This is actually a very complicated question and I think it depends on the child.

There are kids that you can ram through the system, and who are better off in public school, despite the difficulties. The end up being conventionally prepared for college and life. I don't know what percentage of kids that are severe enough to be diagnosed, fall into that category. I was not diagnosed, was very unhappy in school, but would have been miserable under my parents' thumbs all day and I would have been ill-prepared for life, as much as may have thought at the time anything would be better than being in school. For me, it became better in HS, and I can't imagine how stifled I would have been at home during that time. I was a rule-follower and needed to learn when and how to break rules--and no way I could have learned that at home.

In addition, I think there is presumption of a trade-off between happiness and functionality. You annot necessarily learn everything you need if you are never challenged to go beyond your comfort level and sometimes that can make you unhappy. The mainstream (even with scaffolding) school environment exposes a child to trials and tribulations, that they learn from and it is the easiest path to conventional success, if you emerge from it, sufficiently unscathed. That is basically the holy grail, but not all kids can mange it successfully, or ought to be forced to try.

For my child that clearly was not going to be the right thing, as he was already being tormented in second grade, and the school was making it worse by insisting he adapt more than he was able.

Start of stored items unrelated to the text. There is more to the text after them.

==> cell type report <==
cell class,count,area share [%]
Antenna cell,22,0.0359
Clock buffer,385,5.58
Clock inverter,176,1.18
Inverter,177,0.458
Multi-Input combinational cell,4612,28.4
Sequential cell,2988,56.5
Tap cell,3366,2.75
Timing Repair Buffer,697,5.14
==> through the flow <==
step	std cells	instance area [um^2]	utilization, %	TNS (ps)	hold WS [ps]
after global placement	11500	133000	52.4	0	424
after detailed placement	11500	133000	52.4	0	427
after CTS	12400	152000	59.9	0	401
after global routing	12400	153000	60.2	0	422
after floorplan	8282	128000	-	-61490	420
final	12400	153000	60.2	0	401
Source: an optimization exercise on an open RTL-to-GDS flow (aim: small area, a short achievable clock period and few clock cycles). Production flows keep margins and buffers that such runs may drop. RTL that was checked went through simulation tests only; none was proved equivalent to the original. Power is estimated from default activity; no workload was simulated.

==> module spse_unit, before the edit <==
module spse_unit (
    input  wire        clk,
    input  wire        rst_n,
    input  wire        mv_valid,
    output wire        mv_ready,
    input  wire [31:0] mv_steps,
    input  wire        smp_valid,
    output wire        smp_ready,
    input  wire [31:0] smp_ticks,
    output wire        desc_valid,
    input  wire        desc_ready,
    output wire [31:0] desc_data
);
    reg  [30:0] out;
    reg         ov;
    reg  [31:0] W;
    reg         wb, wf;
    reg  [31:0] s;
    reg         snz;           
    reg         tr, mk;
    reg         sr, mr;        
    reg         wsat, wbig;    
    reg         wlast;         
    assign desc_valid = ov;
    assign desc_data  = {1'b0, out};
    assign smp_ready  = sr;
    assign mv_ready   = mr;
    wire load = !ov || desc_ready;
    wire        t_big, t_sat;
    wire [14:0] t_L;
    spse_first u_first (.t(smp_ticks), .big(t_big), .sat(t_sat), .L(t_L));
    wire [30:0] t_first = {t_L, 1'b1, 15'd10};
    wire [14:0] w_L     = wsat ? 15'h7fff : W[14:0];
    wire [30:0] w_first = {w_L, 1'b1, 15'd10};
    wire        last  = wlast;
    wire [14:0] hw    = W[15:1];
    wire [14:0] d0    = hw - 15'd16388;                      
    wire [14:0] d1    = hw - (W[0] ? 15'd16388 : 15'd16389); 
    wire [30:0] cont  = last ? {d1, 1'b0, d0} : {15'h7fff, 1'b0, 15'h7fff};
    wire take  = smp_valid && sr;
    wire mv_go = mv_valid && mr;
    wire e_w     = load && wb;
    wire e_mk    = load && !wb && mk;
    wire e_first = load && take;
    wire e_tr    = load && !wb && !mk && tr && !snz;
    reg        wb_n, wf_n, snz_n, tr_n, mk_n;
    always @(*) begin
        wb_n = wb;
        wf_n = wf;
        if (take) begin
            wb_n = load ? t_big : 1'b1;
            wf_n = !load;
        end else if (e_w) begin
            if (wf) begin
                wf_n = 1'b0;
                wb_n = wbig;
            end else if (last) begin
                wb_n = 1'b0;
            end else begin
                wb_n = W != 32'd98311;                    
            end
        end
        snz_n = snz;
        tr_n  = tr;
        mk_n  = mk;
        if (mv_go) begin
            snz_n = mv_steps != 32'd0;
            tr_n  = 1'b1;
            mk_n  = tr && !e_tr;
        end else begin
            if (take)
                snz_n = s != 32'd1;
            if (e_mk)
                mk_n = 1'b0;
            if (e_tr)
                tr_n = 1'b0;
        end
    end
    always @(posedge clk) begin
        if (!rst_n) begin
            ov <= 1'b0;
            wb <= 1'b0;
            wf <= 1'b0;
            tr <= 1'b0;
            mk <= 1'b0;
            sr <= 1'b0;
            mr <= 1'b1;
        end else begin
            if (e_w)
                out <= wf ? w_first : cont;
            else if (e_first)
                out <= t_first;
            else if (e_mk || e_tr)
                out <= 31'd0;
            if (load)
                ov <= e_w || e_mk || e_first || e_tr;
            if (take) begin
                W     <= {smp_ticks[31:15], t_sat ? smp_ticks[14:0] : t_L};
                wsat  <= t_sat;
                wbig  <= t_big;
                wlast <= smp_ticks < 32'd98311;
            end else if (e_w && !wf && !last) begin
                W     <= W - 32'd65534;
                wlast <= W < 32'd163845;                 
            end
            if (mv_go)
                s <= mv_steps;
            else if (take)
                s <= s - 32'd1;
            wb  <= wb_n;
            wf  <= wf_n;
            snz <= snz_n;
            tr  <= tr_n;
            mk  <= mk_n;
            sr  <= !wb_n && !mk_n && tr_n && snz_n;
            mr  <= !tr_n || (!snz_n && !mk_n);
        end
    end
endmodule
Context: an optimization exercise on an open-source flow, tuned for small area, a short achievable clock period and few clock cycles per item. The choices shown serve that exercise and are no tape-out recipe. In this exercise RTL edits were held to simulation tests only and were not proved equivalent to the original.

==> job 2942: inputs <==
// luniasm_core
module luniasm_core (
    input  wire        clk,
    input  wire        rst,
    input  wire        tick_valid,
    input  wire        load_valid,
    input  wire [15:0] code_size,
    output wire        ready,
    output reg         done,
    output reg  [2:0]  status,
    output wire [31:0] ip,
    output wire [8:0]  sp,
    output wire [15:0] prog_addr,
    input  wire [7:0]  prog_rdata,
    output reg  [7:0]  stk_addr,
    output reg         stk_we,
    output reg  [31:0] stk_wdata,
    input  wire [31:0] stk_rdata,
    output wire [15:0] dmem_addr,
    output wire        dmem_we,
    output wire [31:0] dmem_wdata,
    input  wire [31:0] dmem_rdata
);
Settings: LEC_CHECK=0, CAP_MARGIN=20, CORE_MARGIN=2, CORE_UTILIZATION=40, SETUP_SLACK_MARGIN=5, SLEW_MARGIN=20; clock period 10.0 ns.
run.sh (not shown) runs the stock make flow with config.mk's settings and CLKGATE_MAP_FILE= SYNTH_SCRIPT=/design/flow/synth_recipe.tcl, a recipe that flattens the netlist after the stock synthesis.
==> job 1022: changes against job 2942 <==
--- a/flow/design.v
+++ b/flow/design.v
@@ -52,12 +52,15 @@
     reg        fv;         
     reg [31:0] T0, T1;
     reg        v0, v1;
     reg        pw0, pw1, pws;   
     reg        rdv, rdx, lkill;
     reg [7:0]  rda;
+    reg [1:0]  rk;         
+    reg [2:0]  rdd;        
+    reg        rddok;      
     reg [4:0]  state;
     reg [7:0]  opr;
     reg [7:0]  opb;        
     reg        opq;        
     reg [1:0]  icnt;
     reg        dp, t4f, ovf;
@@ -74,21 +77,38 @@
     assign sp         = sp_q;
     assign prog_addr  = fp;
     assign dmem_addr  = T0[15:0];
     assign dmem_we    = dwe;
     assign dmem_wdata = T1;
     assign ready      = ina && fv;
+    function [8:0] radd9;
+        input [8:0] a, b;
+        input       ci;
+        integer i;
+        reg c;
+        begin
+            c = ci;
+            for (i = 0; i < 9; i = i + 1) begin
+                radd9[i] = a[i] ^ b[i] ^ c;
+                c = (a[i] & b[i]) | (c & (a[i] ^ b[i]));
+            end
+        end
+    endfunction
     wire        in_a  = ina;
     wire [8:0]  sp_c  = (in_a && rs) ? 9'd256 : sp_q;
     wire [16:0] ipe   = (in_a && rs) ? 17'd0 : ip_q[16:0];
     wire [16:0] ipe1  = ipe + 17'd1;
     wire        fz    = (fp == 16'd0);
     wire        nrs   = opq ? (fp == 16'd1 || cs1) : fz;
     wire        fwrap = ({1'b0, fp} + 17'd1 == {1'b0, csize});
     wire [15:0] fnext = fwrap ? 16'd0 : fp + 16'd1;
     wire [7:0]  op    = in_a ? (opq ? opb : prog_rdata) : opr;
+    wire [8:0] spn1 = radd9(sp_q, 9'd0, 1'b1);
+    wire [8:0] spn2 = radd9(sp_q, 9'd1, 1'b1);
+    wire [8:0] spn3 = radd9(sp_q, 9'd2, 1'b1);
+    wire [8:0] spnm = radd9(sp_q, 9'h1FF, 1'b0);
     wire u1 = (sp_c == 9'd256);
     wire u2 = (sp_c >= 9'd255);
     wire u3 = (sp_c >= 9'd254);
     wire [16:0] rem  = {1'b0, csize} - ipe;    
     wire t4_1 = (rem < 17'd2);
     wire t4_2 = (rem < 17'd3);
@@ -141,52 +161,63 @@
             2'd0:    j3take = jd[32] | jeq;       
             2'd1:    j3take = jeq;                
             default: j3take = !jeq;               
         endcase
     end
     reg       rd_issue, rd_ex;
+    reg [1:0] rd_k;
     wire      land  = rdv && !rdx && !lkill;
-    wire      lhit0 = land && (rda == sp_q[7:0]);
-    wire      lhit1 = land && (rda == sp_q[7:0] + 8'd1);
-    wire      v0e   = v0 || lhit0;
-    wire      v1e   = v1 || lhit1;
-    wire      le0   = land && ({1'b0, rda} == sp_c);
-    wire      le1   = land && ({1'b0, rda} == sp_c + 9'd1);
-    wire      le2   = land && ({1'b0, rda} == sp_c + 9'd2);
+    wire [2:0] lrel = {1'b0, rk} - rdd;
+    wire      lok   = land && rddok && !(in_a && rs);
+    wire      le0   = lok && (lrel == 3'd0);
+    wire      le1   = lok && (lrel == 3'd1);
+    wire      le2   = lok && (lrel == 3'd2);
+    wire      v0e   = v0;
+    wire      v1e   = v1;
     wire      wr_ok = !in_a || tick_valid || load_valid;
+    wire [7:0] sa1 = sp_q[7:0] + 8'd1;
+    wire [7:0] sa2 = sp_q[7:0] + 8'd2;
+    wire [7:0] saT = sp_q[7:0] + T0[7:0];
+    reg        as0, as1, as2, asT, asL;
     always @* begin
         stk_we    = 1'b0;
-        stk_addr  = sp_q[7:0] + 8'd2;
         stk_wdata = T1;
         rd_issue  = 1'b0;
         rd_ex     = 1'b0;
+        rd_k      = 2'd2;
+        as0 = 1'b0; as1 = 1'b0; as2 = 1'b0; asT = 1'b0; asL = 1'b0;
         if (pw0 || pw1 || pws) begin
             stk_we = 1'b1;
             if (pw0) begin
-                stk_addr  = sp_q[7:0];
+                as0       = 1'b1;
                 stk_wdata = T0;
             end else if (pw1) begin
-                stk_addr  = sp_q[7:0] + 8'd1;
+                as1       = 1'b1;
             end else begin
-                stk_addr  = sp_q[7:0] + T0[7:0];
+                asT       = 1'b1;
             end
         end else if (state == S_LDS) begin
             rd_issue  = 1'b1;
             rd_ex     = 1'b1;
-            stk_addr  = sp_q[7:0] + 8'd1 + T0[7:0];
-        end else if (!(in_a && rs)) begin
-            if (!v0e && !sp_q[8]) begin
-                rd_issue = 1'b1;
-                stk_addr = sp_q[7:0];
-            end else if (!v1e && sp_q < 9'd255) begin
+            asL       = 1'b1;
+        end else begin
+            if (!(in_a && rs) && !v0e && !sp_q[8]) begin
                 rd_issue = 1'b1;
-                stk_addr = sp_q[7:0] + 8'd1;
-            end else if (sp_q < 9'd254) begin
+                rd_k     = 2'd0;
+                as0      = 1'b1;
+            end else if (!(in_a && rs) && !v1e && sp_q < 9'd255) begin
                 rd_issue = 1'b1;
+                rd_k     = 2'd1;
+                as1      = 1'b1;
+            end else begin
+                rd_issue = !(in_a && rs) && sp_q < 9'd254;
+                as2      = 1'b1;
             end
         end
+        stk_addr = ({8{as0}} & sp_q[7:0]) | ({8{as1}} & sa1) | ({8{as2}} & sa2) |
+                   ({8{asT}} & saT) | ({8{asL}} & lsum[7:0]);
     end
     reg [31:0] nT0, nT1;
     reg        nv0, nv1;
     reg [8:0]  nsp;
     reg [2:0]  dsp;       
     localparam [2:0] D_KEEP = 3'd0, D_0 = 3'd1, D_P1 = 3'd2, D_P2 = 3'd3,
@@ -484,13 +515,13 @@
                         nT0 = stk_rdata;
                         nv0 = 1'b1;
                         pw0 <= 1'b1;
                         fin = 1'b1;
                     end
                     S_J3: begin
-                        if (rdv && !lkill && rda == sp_q[7:0] + 8'd2) begin
+                        if (le2) begin
                             dsp = D_P3; nv0 = 1'b0; nv1 = 1'b0;
                             jmp = j3take;
                             fin = 1'b1;
                         end else begin
                             hold = 1'b1;
                         end
@@ -606,21 +637,28 @@
                       (nstate == S_DNEG);
             xk1    <= (nstate == S_UN) && (op[3:0] == 4'h4);
             xkm1   <= (nstate == S_UN) && (op[3:0] == 4'h5);
             asub_r <= (nstate == S_SUB) || (nstate == S_DIV) || (nstate == S_DS1) ||
                       (nstate == S_DS2) || (nstate == S_DNEG) ||
                       ((nstate == S_UN) && (op[3:0] == 4'hD || op[3:0] == 4'hE));
+            rk    <= rd_k;
+            rddok <= (dsp == D_KEEP) || (dsp != D_RST && !(in_a && rs));
             case (dsp)
-                D_KEEP:  nsp = sp_q;
-                D_0:     nsp = sp_c;
-                D_P1:    nsp = sp_c + 9'd1;
-                D_P2:    nsp = sp_c + 9'd2;
-                D_P3:    nsp = sp_c + 9'd3;
-                D_M1:    nsp = sp_c - 9'd1;
-                default: nsp = 9'd256;
+                D_P1:    rdd <= 3'd1;
+                D_P2:    rdd <= 3'd2;
+                D_P3:    rdd <= 3'd3;
+                D_M1:    rdd <= 3'b111;
+                default: rdd <= 3'd0;
             endcase
+            nsp = ({9{dsp == D_KEEP}} & sp_q) |
+                  ({9{dsp == D_0}}    & sp_c) |
+                  ({9{dsp == D_P1}}   & spn1) |
+                  ({9{dsp == D_P2}}   & spn2) |
+                  ({9{dsp == D_P3}}   & spn3) |
+                  ({9{dsp == D_M1}}   & ((in_a && rs) ? 9'd255 : spnm)) |
+                  ({9{dsp == D_RST}}  & 9'd256);
             case (dsp)
                 D_KEEP, D_0: begin to0 = le0; to1 = le1; end
                 D_P1:        begin to0 = le1; to1 = le2; end
                 D_P2:        begin to0 = le2; to1 = 1'b0; end
                 D_M1:        begin to0 = 1'b0; to1 = le0; end
                 default:     begin to0 = 1'b0; to1 = 1'b0; end
==> impl_results.md <==
* Critical Path Max Stage Delay at 620 ps
* Worst R2R Setup Slack at 4620 ps
* Hold Path End: ip_q[23]
* Clock-pin slew on the worst setup and hold paths at 70 ps
* Yosys reg bits at 237
* Syn Inst Count at 4761
* Total Wirelength at 223000 µm
* Worst vdd ir at 169 µV
* Outcome: no timing/DRC/antenna violations
* Die area at 86200 µm²
* Mux contribution to synthesized area at 0.0539
Source of the figures above: job 2942

==> impl_results.md <==
* Die area at 85400 µm²
* Worst vdd ir at 173 µV
* Syn Inst Count at 4690
* Critical Path Max Stage Delay at 400 ps
* Yosys reg bits at 235
* Hold Path End: status[1]
* Outcome: no timing/DRC/antenna violations
* Total Wirelength at 228000 µm
* Mux contribution to synthesized area at 0.0566
* Clock-pin slew on the worst setup and hold paths at 60 ps
Source of the figures above: job 1022

Testbench counts of job 2942, summed over its fixed seeds: cycles 48,348, ticks 23,680.
Testbench counts of job 1022, summed over its fixed seeds: cycles 48,406, ticks 23,680.

==> port drivers added, routing unchanged <==
In the flow no input, the clock included, has a driving cell. The finished layouts below were timed again as built, in two steps.
Step 1 (the two cells are an assumption about what drives the block):
set clk [get_ports {clk}]
set_driving_cell -lib_cell sky130_fd_sc_hd__clkbuf_16 $clk
set_driving_cell -lib_cell sky130_fd_sc_hd__buf_2 [delete_from_list [all_inputs] $clk]
Step 2 moves the port delays by t, midway between the first and last clock arrival at a register: inputs arrive t later, outputs are due t later. That takes back most of the time a late clock gives input paths.
Slacks: no drivers / after step 1 / after step 2; pairs: no drivers / after step 1.
run | t, ns | slack for setup (ns) | pins driven straight from the clock port
job 2942 | 0.655 | 4.620 / 4.603 / 4.049 | 1
job 1022 | 0.668 | 4.198 / 4.251 / 3.582 | 1
After both steps setup and hold are still met in every run listed. For job 1022, which loses most, drivers alone change the setup slack by +0.053 ns; drivers and shift together by -0.616 ns.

I pulled him out after that, detoxed him for a summer, and while we do not unschool, there is a lot of flexibility in his day. He is not at the moment ready or especially interested in interacting with peers, but at some point we are going to have to address that more directly. I don't know if he will or won't benefit from any part of the teen-aged experience, b/c while I needed some of) it, I don't know if he will or won't. Unfortunately there are types of learning that don't happen in a monitored home environment, but right now it is just not safe or beneficial for him to have that.

Edited to add: We never did ABA or any type of intensive therapy--certainly nothing like conversion therapy. When our son was in public school, we used speech (pragmatic and social speech) and OT (Handwriting and fine motor skills.) Speech was helpful when the teacher was good--disastrous when she wasn't. They had a nasty habit of switching teaches and not notifying us. OT was insufficient and offered grudgingly.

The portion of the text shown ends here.